🤖 AI Summary
Traditional wide-area network traffic engineering struggles to adapt to dynamic changes due to its centralized, periodic optimization mechanism, often resulting in minute-scale delays and suboptimal solutions. This work proposes OnlineTE, a distributed solver grounded in optimization decomposition theory that integrates centralized coordination with edge-driven execution. By enabling switches to immediately trigger re-optimization upon detecting link or traffic changes, OnlineTE achieves near-optimal path scheduling with second-scale responsiveness.
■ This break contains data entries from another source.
File: src/flat_wrapper.sv
// flat-port wrapper written by rule: the top's interface ports become plain ports
module axil_advanced_register_cu_flat 
#(
  parameter int                             N_REGISTERS           = 8,
  parameter logic [N_REGISTERS-1:0]         RO_MASK               = '0,
  parameter logic [N_REGISTERS-1:0]         TRIGGER_MASK          = '0,
  parameter logic [N_REGISTERS-1:0][31:0]   INITIAL_OUTPUT_VALUES = '0,
  parameter logic [31:0]                    ADDRESS_MASK          = 32'hFFFF_FFFF
)
  (clock, reset, input_registers, output_registers, trigger_out, axil_awaddr, axil_awvalid, axil_wdata, axil_wstrb, axil_wvalid, axil_bready, axil_araddr, axil_arvalid, axil_rready, axil_awready, axil_wready, axil_bresp, axil_bvalid, axil_arready, axil_rdata, axil_rresp, axil_rvalid);
  axi_lite axil_i ();
  input  logic clock;
  input  logic reset;
  input  logic [N_REGISTERS-1:0][31:0] input_registers;
  output logic [N_REGISTERS-1:0][31:0] output_registers;
  output logic [N_REGISTERS-1:0] trigger_out;
  input wire logic [$bits(axil_i.awaddr)-1:0] axil_awaddr;
  input wire logic [$bits(axil_i.awvalid)-1:0] axil_awvalid;
  input wire logic [$bits(axil_i.wdata)-1:0] axil_wdata;
  input wire logic [$bits(axil_i.wstrb)-1:0] axil_wstrb;
  input wire logic [$bits(axil_i.wvalid)-1:0] axil_wvalid;
  input wire logic [$bits(axil_i.bready)-1:0] axil_bready;
  input wire logic [$bits(axil_i.araddr)-1:0] axil_araddr;
  input wire logic [$bits(axil_i.arvalid)-1:0] axil_arvalid;
  input wire logic [$bits(axil_i.rready)-1:0] axil_rready;
  output wire logic [$bits(axil_i.awready)-1:0] axil_awready;
  output wire logic [$bits(axil_i.wready)-1:0] axil_wready;
  output wire logic [$bits(axil_i.bresp)-1:0] axil_bresp;
  output wire logic [$bits(axil_i.bvalid)-1:0] axil_bvalid;
  output wire logic [$bits(axil_i.arready)-1:0] axil_arready;
  output wire logic [$bits(axil_i.rdata)-1:0] axil_rdata;
  output wire logic [$bits(axil_i.rresp)-1:0] axil_rresp;
  output wire logic [$bits(axil_i.rvalid)-1:0] axil_rvalid;
  assign axil_i.awaddr = axil_awaddr;
  assign axil_i.awvalid = axil_awvalid;
  assign axil_i.wdata = axil_wdata;
  assign axil_i.wstrb = axil_wstrb;
  assign axil_i.wvalid = axil_wvalid;
  assign axil_i.bready = axil_bready;
  assign axil_i.araddr = axil_araddr;
  assign axil_i.arvalid = axil_arvalid;
  assign axil_i.rready = axil_rready;
  assign axil_awready = axil_i.awready;
  assign axil_wready = axil_i.wready;
  assign axil_bresp = axil_i.bresp;
  assign axil_bvalid = axil_i.bvalid;
  assign axil_arready = axil_i.arready;
  assign axil_rdata = axil_i.rdata;
  assign axil_rresp = axil_i.rresp;
  assign axil_rvalid = axil_i.rvalid;
  axil_advanced_register_cu #(.N_REGISTERS(N_REGISTERS), .RO_MASK(RO_MASK), .TRIGGER_MASK(TRIGGER_MASK), .INITIAL_OUTPUT_VALUES(INITIAL_OUTPUT_VALUES), .ADDRESS_MASK(ADDRESS_MASK)) u_core (.clock(clock), .reset(reset), .input_registers(input_registers), .output_registers(output_registers), .trigger_out(trigger_out), .axil(axil_i));
endmodule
The approach embeds multi-commodity load balancing (MLU) and max-flow problem formulations into a distributed algorithm, demonstrating in simulations with 750 nodes a tenfold performance improvement over the state-of-the-art while maintaining computational overhead well below the capacity of modern programmable switches.
📝 Abstract
Most deployed WAN Traffic Engineering (TE) systems use a logically centralized controller that periodically gathers traffic demands, runs a TE optimization or heuristic, and then programs the network. At scale, these solutions can be sub-optimal, and can take minutes to react to demand changes or failures. In this paper, we introduce OnlineTE, a system that reacts immediately to demand changes and failures, and delivers near-optimal solutions within seconds of a change. OnlineTE builds on the theory of optimization decomposition to devise scalable, near-optimal, distributed TE solvers for path-based MLU and Max-flow problems. In OnlineTE, each switch solves part of the optimization, and a central coordinator orchestrates the progress of the switches. As such, a switch can trigger a re-optimization as soon as it notices a demand change or failure, enabling high reactivity. OnlineTE scales to large WANs, and its compute requirements are well below the capabilities of modern WAN switches. It also enables a new opportunity, edge-based TE, which can utilize resources more efficiently than today's path-based approaches. On a testbed emulation of a 750-node WAN topology, OnlineTE can outperform the state-of-the-art by up to an order of magnitude.